Sí, pero ¿qué me dice usted de este pie? Digo, señor, que no entiendo de pies cuando me habla de alma.

¿Por qué la busca del detalle ínfimo en la intención de destruir? Es el método del pequeño contra el grande, el método de abajo arriba, el método de la herrumbre en la estatua y del microbio en el hombre.

Para los que gustan juzgar tecnicismos hay en la obra de Figari un amplio margen de satisfacciones. Si pocos pintores son tan puros ante su propia emoción, también pocos son más sabios en el empleo de los medios para comunicarla. No creo que esta sapiencia sea ejercida con premeditación, sino como producto de una intuición segura.

Riéndose con sus bochadores, abismándose ante el desierto con sus gauchos, zarandeándose con sus negros infantiles y pomposos, maldiciendo con sus matronas, Figari encuentra una extraordinaria verba pictórica, para mostrarnos sus infinitos recursos. Las gradaciones más finas, los contrastes más fuertes son tratados siempre con perfecto equilibrio del conjunto. Y si sabe reducirse a tonalidades grises trabajando con colores entremezclados, también sabe contraponer complementarios de modo que se exalten entre sí. Cosa más curiosa es su capacidad de entreverar en un cartón los tonos primarios a los que en otra paleta resultarían sucios. Un vermillón, un azul de cobalto y un amarillo de cadmio puros van de pronto interpuestos en una armonía de tonos degradados sin desbaratar el conjunto. Figari conoce profundamente el alma de los colores como conoce la de los personajes y las cosas. Los matices del negro le sirven para solemnizar las procesiones enlevitadas de sus morenos, tanto como para ensombrecer con cuatro toques una torpe escena de asesinato o de luto. En sus escenas de bajos fondos emplea eficazmente la lividez de los verdes diluidos. El rojo es una aparatosa ostentación en un traje como también una sugestión de sangre en un entrevero. Los celestes, violetas, rosas, dorados y blancos son un donoso muestrario de distinción en las faldas femeniles.

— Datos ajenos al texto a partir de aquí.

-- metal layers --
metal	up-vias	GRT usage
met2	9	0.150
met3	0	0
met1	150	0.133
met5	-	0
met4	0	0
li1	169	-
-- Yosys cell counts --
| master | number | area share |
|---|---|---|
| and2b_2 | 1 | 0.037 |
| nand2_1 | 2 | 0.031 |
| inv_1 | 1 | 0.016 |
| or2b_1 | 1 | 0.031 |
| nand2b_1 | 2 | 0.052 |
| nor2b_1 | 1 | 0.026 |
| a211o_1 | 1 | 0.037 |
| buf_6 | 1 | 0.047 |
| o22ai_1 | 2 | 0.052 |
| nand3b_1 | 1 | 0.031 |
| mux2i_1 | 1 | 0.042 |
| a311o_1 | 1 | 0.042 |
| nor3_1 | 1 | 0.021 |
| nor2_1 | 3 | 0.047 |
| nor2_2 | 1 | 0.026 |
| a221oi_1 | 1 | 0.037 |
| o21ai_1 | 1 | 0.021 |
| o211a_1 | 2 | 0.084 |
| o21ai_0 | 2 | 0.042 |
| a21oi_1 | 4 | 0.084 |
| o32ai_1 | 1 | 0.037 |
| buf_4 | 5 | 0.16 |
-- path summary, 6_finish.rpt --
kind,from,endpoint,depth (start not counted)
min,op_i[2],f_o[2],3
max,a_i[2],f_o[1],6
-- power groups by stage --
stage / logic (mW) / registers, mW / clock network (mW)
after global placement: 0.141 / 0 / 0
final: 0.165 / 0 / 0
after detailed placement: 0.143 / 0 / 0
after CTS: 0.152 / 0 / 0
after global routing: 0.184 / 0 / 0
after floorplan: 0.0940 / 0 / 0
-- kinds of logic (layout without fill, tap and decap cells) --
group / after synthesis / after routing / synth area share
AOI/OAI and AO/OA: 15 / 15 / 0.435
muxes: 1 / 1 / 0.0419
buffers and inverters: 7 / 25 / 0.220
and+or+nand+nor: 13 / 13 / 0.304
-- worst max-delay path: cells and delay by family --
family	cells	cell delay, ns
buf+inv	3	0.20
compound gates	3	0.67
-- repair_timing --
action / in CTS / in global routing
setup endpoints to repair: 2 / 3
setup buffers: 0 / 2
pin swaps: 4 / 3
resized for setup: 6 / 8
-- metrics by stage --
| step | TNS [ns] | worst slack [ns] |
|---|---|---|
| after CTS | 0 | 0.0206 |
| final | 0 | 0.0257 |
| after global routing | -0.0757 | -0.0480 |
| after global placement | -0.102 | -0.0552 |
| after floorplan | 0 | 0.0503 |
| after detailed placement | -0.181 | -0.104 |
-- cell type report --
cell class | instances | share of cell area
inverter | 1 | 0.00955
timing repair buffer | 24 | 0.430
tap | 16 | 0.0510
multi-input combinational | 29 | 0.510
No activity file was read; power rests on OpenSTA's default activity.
[src/rtl/pwm_bank_pkg.sv]
package pwm_bank_pkg;

    typedef enum logic [1:0] {
        ST_IDLE  = 2'd0,
        ST_ARMED = 2'd1,
        ST_LOCK  = 2'd2
    } commit_state_t;

endpackage

[src/rtl/pwm_frame_counter.sv]
module pwm_frame_counter #(
    parameter int W = 7
) (
    input  logic         clk,
    input  logic         rst_n,
    output logic [W-1:0] cnt_o,
    output logic         at_top_o,
    output logic         pre_top_o
);
    localparam logic [W-1:0] TOP = {W{1'b1}};
    localparam logic [W-1:0] PRE = TOP - 1'b1;

    logic [W-1:0] cnt_q;

    always_ff @(posedge clk) begin
        if (!rst_n) cnt_q <= '0;
        else        cnt_q <= cnt_q + 1'b1;
    end

    always_comb begin
        cnt_o     = cnt_q;
        at_top_o  = (cnt_q == TOP);
        pre_top_o = (cnt_q == PRE);
    end

    AST_CNT_WRAP: assert property (@(posedge clk) disable iff (!rst_n)
        (cnt_q == TOP) |=> (cnt_q == '0));

endmodule

[src/rtl/pwm_commit_fsm.sv]
module pwm_commit_fsm
    import pwm_bank_pkg::*;
(
    input  logic clk,
    input  logic rst_n,
    input  logic commit_i,
    input  logic at_top_i,
    input  logic pre_top_i,
    output logic accept_o,
    output logic apply_o,
    output logic busy_o
);
    commit_state_t state_q, state_d;

    always_ff @(posedge clk) begin
        if (!rst_n) state_q <= ST_IDLE;
        else        state_q <= state_d;
    end

    always_comb begin
        state_d = state_q;
        unique case (state_q)
            ST_IDLE: begin
                if (commit_i) begin
                    if (at_top_i)       state_d = ST_ARMED; // T_DEFER
                    else if (pre_top_i) state_d = ST_LOCK;  // T_LATE
                    else                state_d = ST_ARMED; // T_ARM
                end
            end
            ST_ARMED: if (pre_top_i) state_d = ST_LOCK;     // T_ENTER_LOCK
            ST_LOCK:  state_d = ST_IDLE;                    // T_APPLY
            default:  state_d = ST_IDLE;
        endcase
    end

    always_comb begin
        accept_o = (state_q == ST_IDLE) && commit_i;
        apply_o  = (state_q == ST_LOCK);
        busy_o   = (state_q != ST_IDLE);
    end

    AST_LOCK_AT_TOP: assert property (@(posedge clk) disable iff (!rst_n)
        (state_q == ST_LOCK) |-> at_top_i);
    AST_DEFER_BUSY: assert property (@(posedge clk) disable iff (!rst_n)
        (state_q == ST_IDLE && commit_i && at_top_i) |=> (busy_o && !at_top_i));

endmodule

[src/rtl/pwm_duty_bank.sv]
module pwm_duty_bank #(
    parameter int CH = 9,
    parameter int W  = 7
) (
    input  logic          clk,
    input  logic          rst_n,
    input  logic          load_i,
    input  logic [CH-1:0] sel_i,
    input  logic [CH*W-1:0] duty_i,
    input  logic          apply_i,
    output logic [CH*W-1:0] active_o
);
    for (genvar g = 0; g < CH; g++) begin : g_slot
        logic [W-1:0] staged_q;
        logic [W-1:0] active_q;

        always_ff @(posedge clk) begin
            if (!rst_n) begin
                staged_q <= '0;
                active_q <= '0;
            end else begin
                if (load_i && sel_i[g]) staged_q <= duty_i[g*W +: W];
                if (apply_i)            active_q <= staged_q;
            end
        end

        assign active_o[g*W +: W] = active_q;
    end

endmodule

[src/rtl/pwm_channel.sv]
module pwm_channel #(
    parameter int W = 7
) (
    input  logic [W-1:0] cnt_i,
    input  logic [W-1:0] duty_i,
    input  logic         fault_i,
    output logic         drive_o
);
    localparam logic [W-1:0] TOP = {W{1'b1}};

    logic full_on;

    always_comb begin
        full_on = (duty_i == TOP);
        drive_o = !fault_i && (full_on || (cnt_i < duty_i));
    end

    always_comb begin
        if (!fault_i && duty_i == TOP) begin
            AST_FULL_ON: assert (drive_o);
        end
    end

endmodule

[src/rtl/pwm_bank.sv]
module pwm_bank
    import pwm_bank_pkg::*;
#(
    parameter int CHANNELS = 9,
    parameter int DUTY_W   = 7
) (
    input  logic                       clk,
    input  logic                       rst_n,
    input  logic                       commit_i,
    input  logic [CHANNELS-1:0]        chan_sel_i,
    input  logic [CHANNELS*DUTY_W-1:0] duty_i,
    input  logic                       thermal_fault_i,
    output logic [CHANNELS-1:0]        drive_o,
    output logic                       busy_o
);
    localparam int VEC_W = CHANNELS * DUTY_W;

    logic [DUTY_W-1:0] cnt_w;
    logic              at_top_w;
    logic              pre_top_w;
    logic              accept_w;
    logic              apply_w;
    logic [VEC_W-1:0]  active_w;

    pwm_frame_counter #(.W(DUTY_W)) u_cnt (
        .clk      (clk),
        .rst_n    (rst_n),
        .cnt_o    (cnt_w),
        .at_top_o (at_top_w),
        .pre_top_o(pre_top_w)
    );

    pwm_commit_fsm u_fsm (
        .clk      (clk),
        .rst_n    (rst_n),
        .commit_i (commit_i),
        .at_top_i (at_top_w),
        .pre_top_i(pre_top_w),
        .accept_o (accept_w),
        .apply_o  (apply_w),
        .busy_o   (busy_o)
    );

    pwm_duty_bank #(.CH(CHANNELS), .W(DUTY_W)) u_bank (
        .clk     (clk),
        .rst_n   (rst_n),
        .load_i  (accept_w),
        .sel_i   (chan_sel_i),
        .duty_i  (duty_i),
        .apply_i (apply_w),
        .active_o(active_w)
    );

    for (genvar g = 0; g < CHANNELS; g++) begin : g_ch
        pwm_channel #(.W(DUTY_W)) u_ch (
            .cnt_i  (cnt_w),
            .duty_i (active_w[g*DUTY_W +: DUTY_W]),
            .fault_i(thermal_fault_i),
            .drive_o(drive_o[g])
        );
    end

    AST_ACTIVE_AT_ZERO: assert property (@(posedge clk) disable iff (!rst_n)
        (cnt_w != '0) |-> $stable(active_w));
    AST_DROP_WHEN_BUSY: assert property (@(posedge clk) disable iff (!rst_n)
        busy_o |-> !accept_w);
    AST_FAULT_DARK: assert property (@(posedge clk) disable iff (!rst_n)
        thermal_fault_i |-> (drive_o == '0));

endmodule

[config.mk]
export PLATFORM = sky130hd
export DESIGN_NAME = pwm_bank
export DESIGN_NICKNAME = d
export VERILOG_FILES = /design/src/rtl/pwm_bank_pkg.sv /design/src/rtl/pwm_frame_counter.sv /design/src/rtl/pwm_commit_fsm.sv /design/src/rtl/pwm_duty_bank.sv /design/src/rtl/pwm_channel.sv /design/src/rtl/pwm_bank.sv
export SDC_FILE = /design/constraint.sdc
export NUM_CORES = 1
export LEC_CHECK = 0
export CORE_ASPECT_RATIO = 1.4
export CORE_UTILIZATION = 39
export CTS_BUF_LIST = sky130_fd_sc_hd__clkbuf_4
export CTS_CLUSTER_SIZE = 20
export DETAILED_ROUTE_END_ITERATION = 7
export DONT_BUFFER_PORTS = 1
export MAX_ROUTING_LAYER = met4
export PLACE_DENSITY = 0.63
export SLEW_MARGIN = 10
export SYNTH_ARGS = -nofsm -noshare
export SYNTH_HDL_FRONTEND = slang
export SYNTH_SLANG_ARGS = --single-unit
export TNS_END_PERCENT = 100
[constraint.sdc]
create_clock -name clk -period 4.45 [get_ports clk]
set_clock_uncertainty 0.2 [all_clocks]
set_input_delay 0.89 -clock clk [delete_from_list [all_inputs] [get_ports clk]]
set_output_delay 0.89 -clock clk [all_outputs]
set_load 0.005 [all_outputs]
# Yosys cells after proc, flatten, opt, wreduce, memory -nomap -nowiden
# Cells that the tools add are included.
[word_totals]
output_inout_bits = 10
wordCells = 82
regBits = 135
inputBits = 76
[op_classes]
n_lt_le_gt_ge = 9
n_eq_ne = 15
mux = 5
n_addsub = 1
reduce_logical = 32
[op_table]
columns = ["op", "count"]
rows = [
  ["== test 7 bit (second input constant)", 11],
  ["< comparator 7 bit", 9],
  ["logical AND 1 bit", 19],
  ["logical OR 1 bit", 9],
  ["2-to-1 mux 2 bit", 4],
  ["adder 7 x 1 -> 7 bit (second input constant)", 1],
  ["!= test 2 bit (second input constant)", 2],
  ["case mux 2 bit (2 select lines)", 1],
  ["== test 2 x 1 -> 1 bit (second input constant)", 1],
  ["== test 2 bit (second input constant)", 1],
  ["zero test 2 bit", 1],
  ["AND reduction 2 bit", 1],
  ["nonzero test 2 bit", 1],
  ["zero test 1 bit", 1],
]

# Logic depth before layout (Yosys ltp)
[logic_depth]
ltp_word = 5
depth_mapped = 6
ltp_nobuf = 5

# Cells and area by module
# Synthesis repeated with hierarchy kept, for this count alone.
[unflattened]
cells_unflattened = 756
hier_area_um2 = 6875.3
[by_module_without_submodules]
columns = ["mod", "cells_per_inst", "area_per_inst_um2", "seq_area_each_um2", "instances"]
rows = [
  ["pwm_duty_bank", 494, 4929.7, 2522.4, 1],
  ["pwm_channel", 24, 167.7, 0.0, 9],
  ["pwm_frame_counter", 33, 309.0, 140.1, 1],
  ["pwm_commit_fsm", 13, 127.6, 40.0, 1],
]

# Worst setup path after synthesis
# No wires, ideal clock.
[synth_timing]
kind = "input-to-output"
from = "input port thermal_fault_i"
to = "output port drive_o[0]"
arrival_ns = 1.738
path_stages = 4
slack_ns = 1.622
n_path_buf = 2
required_time_ns = 3.360
cell_sequence = "clkbuf_1 -> or4_1 -> o22ai_1 -> buf_4"
[synth_via]
elab_chain_cells = 2
[synth_lines]
columns = ["item", "line_no", "source"]
rows = [
  ["from (decl)", "pwm_bank.sv:12", "input logic thermal_fault_i,"],
  ["zero test 1 bit", "pwm_channel.sv:15", "drive_o = !fault_i && (full_on || (cnt_i < duty_i));"],
  ["logical AND 1 bit", "pwm_channel.sv:15", ""],
  ["to (decl)", "pwm_bank.sv:13", "output logic [CHANNELS-1:0] drive_o,"],
]
# Every way passes these cells.

# Worst setup path after layout
[layout_timing]
from = "register u_cnt.cnt_q[1] (netlist: u_cnt.cnt_o[1])"
to = "output port drive_o[3]"
[layout_via]
elab_chain_cells = 3
[layout_lines]
columns = ["item", "line_no", "source"]
rows = [
  ["from (decl)", "pwm_frame_counter.sv:13", "logic [W-1:0] cnt_q;"],
  ["from (signal assigned)", "pwm_frame_counter.sv:17", "else cnt_q <= cnt_q + 1'b1;"],
  ["< comparator 7 bit", "pwm_channel.sv:15", ""],
  ["logical OR 1 bit", "pwm_channel.sv:15", ""],
  ["logical AND 1 bit", "pwm_channel.sv:15", ""],
]
# Every way passes these cells.
## config.mk

```make
export PLATFORM = sky130hd
export DESIGN_NAME = wbuf_merge
export DESIGN_NICKNAME = d
export VERILOG_FILES = /design/src/rtl/wbuf_merge_pkg.sv /design/src/rtl/wbuf_cam.sv /design/src/rtl/wbuf_onehot_idx.sv /design/src/rtl/wbuf_merge.sv
export SDC_FILE = /design/constraint.sdc
export NUM_CORES = 2
export LEC_CHECK = 0
export BUFFER_PORTS_ARGS = -buffer_cell sky130_fd_sc_hd__buf_4
export CORE_UTILIZATION = 35
export DETAILED_ROUTE_END_ITERATION = 16
export GPL_TIMING_DRIVEN = 0
export HOLD_SLACK_MARGIN = 0.08
export RECOVER_POWER = 100
export SLEW_MARGIN = 30
export SYNTH_ARGS = -nofsm -noshare
export SYNTH_HDL_FRONTEND = slang
export SYNTH_SLANG_ARGS = --single-unit
```

## constraint.sdc

```tcl
create_clock -name clk -period 4.15 [get_ports clk]
set_input_delay 0.83 -clock clk [delete_from_list [all_inputs] [get_ports clk]]
set_output_delay 0.83 -clock clk [all_outputs]
set_load 0.01 [all_outputs]
```

## src/rtl/wbuf_merge_pkg.sv

```systemverilog
package wbuf_merge_pkg;
    localparam int unsigned WB_WADDR_W = 30;
    localparam int unsigned WB_DATA_W  = 32;
    localparam int unsigned WB_WORDS   = 4;
    localparam int unsigned WB_DEPTH   = 4;

    // circular pointer advance over a queue of the given depth
    function automatic int unsigned wb_next(input int unsigned p, input int unsigned depth);
        return (p + 1 == depth) ? 0 : p + 1;
    endfunction
endpackage

```

## src/rtl/wbuf_cam.sv

```systemverilog
module wbuf_cam #(
    parameter int unsigned N = 4,
    parameter int unsigned W = 28
) (
    input  logic [N-1:0]        vld,
    input  logic [N-1:0][W-1:0] keys,
    input  logic [W-1:0]        probe,
    output logic [N-1:0]        hit
);
    for (genvar i = 0; i < N; i++) begin : g_cmp
        assign hit[i] = vld[i] && (keys[i] == probe);
    end
endmodule

```

## src/rtl/wbuf_onehot_idx.sv

```systemverilog
module wbuf_onehot_idx #(
    parameter int unsigned N  = 4,
    parameter int unsigned IW = 2
) (
    input  logic [N-1:0]  onehot,
    output logic [IW-1:0] idx
);
    always_comb begin
        idx = '0;
        for (int i = 0; i < N; i++) begin
            if (onehot[i]) idx = idx | IW'(i);
        end
    end
endmodule

```

## src/rtl/wbuf_merge.sv

```systemverilog
module wbuf_merge
    import wbuf_merge_pkg::*;
#(
    parameter int unsigned WADDR_W = WB_WADDR_W,
    parameter int unsigned DATA_W  = WB_DATA_W,
    parameter int unsigned WORDS   = WB_WORDS,
    parameter int unsigned DEPTH   = WB_DEPTH,
    localparam int unsigned BYTES  = DATA_W / 8,
    localparam int unsigned WSEL_W = $clog2(WORDS),
    localparam int unsigned BLK_W  = WADDR_W - WSEL_W,
    localparam int unsigned LINE_W = WORDS * DATA_W,
    localparam int unsigned LBE_W  = WORDS * BYTES
) (
    input  logic              clk,
    input  logic              rst_n,
    input  logic              st_valid,
    output logic              st_ready,
    input  logic [WADDR_W-1:0] st_waddr,
    input  logic [DATA_W-1:0] st_data,
    input  logic [BYTES-1:0]  st_be,
    input  logic              probe_valid,
    input  logic [WADDR_W-1:0] probe_waddr,
    output logic              probe_conflict,
    output logic              probe_fwd_valid,
    output logic [DATA_W-1:0] probe_fwd_data,
    output logic              mem_req,
    output logic [BLK_W-1:0]  mem_blk,
    output logic [LINE_W-1:0] mem_data,
    output logic [LBE_W-1:0]  mem_be,
    output logic [WORDS-1:0]  mem_wmask,
    input  logic              mem_ack
);
    localparam int unsigned IDX_W = (DEPTH > 1) ? $clog2(DEPTH) : 1;
    localparam int unsigned CNT_W = $clog2(DEPTH + 1);

    typedef struct packed {
        logic [DEPTH-1:0]             vld;
        logic [DEPTH-1:0][BLK_W-1:0]  blk;
        logic [DEPTH-1:0][LINE_W-1:0] data;
        logic [DEPTH-1:0][LBE_W-1:0]  be;
        logic [IDX_W-1:0]             head;
        logic [IDX_W-1:0]             tail;
        logic [CNT_W-1:0]             cnt;
    } wb_state_t;

    wb_state_t s_q, s_d;

    logic [BLK_W-1:0]  st_blk, pr_blk;
    logic [WSEL_W-1:0] st_word, pr_word;
    logic [DEPTH-1:0]  st_hit, pr_hit;
    logic [IDX_W-1:0]  st_idx, pr_idx;
    logic              retire_d, accept_d, alloc_d, hit_any_d;
    logic [IDX_W-1:0]  tgt_d;
    logic [BYTES-1:0]  pr_word_be;

    assign st_blk  = st_waddr[WADDR_W-1:WSEL_W];
    assign st_word = st_waddr[WSEL_W-1:0];
    assign pr_blk  = probe_waddr[WADDR_W-1:WSEL_W];
    assign pr_word = probe_waddr[WSEL_W-1:0];

    wbuf_cam #(.N(DEPTH), .W(BLK_W)) u_st_cam (
        .vld(s_q.vld), .keys(s_q.blk), .probe(st_blk), .hit(st_hit)
    );
    wbuf_cam #(.N(DEPTH), .W(BLK_W)) u_pr_cam (
        .vld(s_q.vld), .keys(s_q.blk), .probe(pr_blk), .hit(pr_hit)
    );
    wbuf_onehot_idx #(.N(DEPTH), .IW(IDX_W)) u_st_idx (.onehot(st_hit), .idx(st_idx));
    wbuf_onehot_idx #(.N(DEPTH), .IW(IDX_W)) u_pr_idx (.onehot(pr_hit), .idx(pr_idx));

    // memory side always serves the oldest slot
    assign mem_req  = (s_q.cnt != '0);
    assign mem_blk  = s_q.blk[s_q.head];
    assign mem_data = s_q.data[s_q.head];
    assign mem_be   = s_q.be[s_q.head];
    for (genvar w = 0; w < WORDS; w++) begin : g_wmask
        assign mem_wmask[w] = |s_q.be[s_q.head][w*BYTES +: BYTES];
    end

    always_comb begin
        s_d       = s_q;
        retire_d  = mem_req && mem_ack;
        hit_any_d = |st_hit;
        // the head slot is in flight: folding into it could lose bytes
        st_ready  = !st_hit[s_q.head] &&
                    (hit_any_d || (s_q.cnt < CNT_W'(DEPTH)) || retire_d);
        accept_d  = st_valid && st_ready;
        alloc_d   = accept_d && !hit_any_d;
        tgt_d     = hit_any_d ? st_idx : s_q.tail;

        if (retire_d) begin
            s_d.vld[s_q.head] = 1'b0;
            s_d.be[s_q.head]  = '0;
            s_d.head          = IDX_W'(wb_next(int'(s_q.head), DEPTH));
        end
        if (alloc_d) begin
            s_d.vld[s_q.tail] = 1'b1;
            s_d.blk[s_q.tail] = st_blk;
            s_d.be[s_q.tail]  = '0;
            s_d.tail          = IDX_W'(wb_next(int'(s_q.tail), DEPTH));
        end
        if (accept_d) begin
            for (int b = 0; b < BYTES; b++) begin
                if (st_be[b]) begin
                    s_d.data[tgt_d][int'(st_word)*DATA_W + b*8 +: 8] = st_data[b*8 +: 8];
                    s_d.be[tgt_d][int'(st_word)*BYTES + b]           = 1'b1;
                end
            end
        end
        s_d.cnt = s_q.cnt + CNT_W'(alloc_d) - CNT_W'(retire_d);

        pr_word_be      = s_q.be[pr_idx][int'(pr_word)*BYTES +: BYTES];
        probe_conflict  = probe_valid && (|pr_hit);
        probe_fwd_valid = probe_conflict && (&pr_word_be);
        probe_fwd_data  = probe_fwd_valid ?
                          s_q.data[pr_idx][int'(pr_word)*DATA_W +: DATA_W] : '0;
    end

    always_ff @(posedge clk) begin
        if (!rst_n) s_q <= '0;
        else        s_q <= s_d;
    end
endmodule

```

Y sabe además la sugestión que pueden imponer las formas, inquietándonos con una vaguedad de contornos, imponiéndonos una pesadumbre en la presencia insistente de algún edificio lamentablemente cúbico, sugiriéndonos un afán de fuga en un liso desbande de colores estriados. ¡Qué no sabe y qué no pende Figari en sus cielos!

Y esto me aparta nuevamente de su técnica para caer en la humanidad pululante de sus sujetos: Mundo extraordinario de diversidad, reducción sintética de todo el vivir de un país que esperaba su artista.

Nos paseamos entre los cuadros de Figari viéndonos en nuestro campo, en nuestras casas, en nuestros antecesores, con enmudecida gratitud. Él nos ha querido, él nos ha dicho.

Y para terminar este pobre reflejo de lo que he sentido en su pintura, gracias a don Pedro Figari, gracias por mí y por todos los que han purificado su frente en su obra fresca y continua como un manantial.

Agosto de 1924.

Ricardo Güiraldes.





Martín Fierro, segunda época, año I, núm. 8 y 9, Buenos Aires, agosto-septiembre 6 de 1924.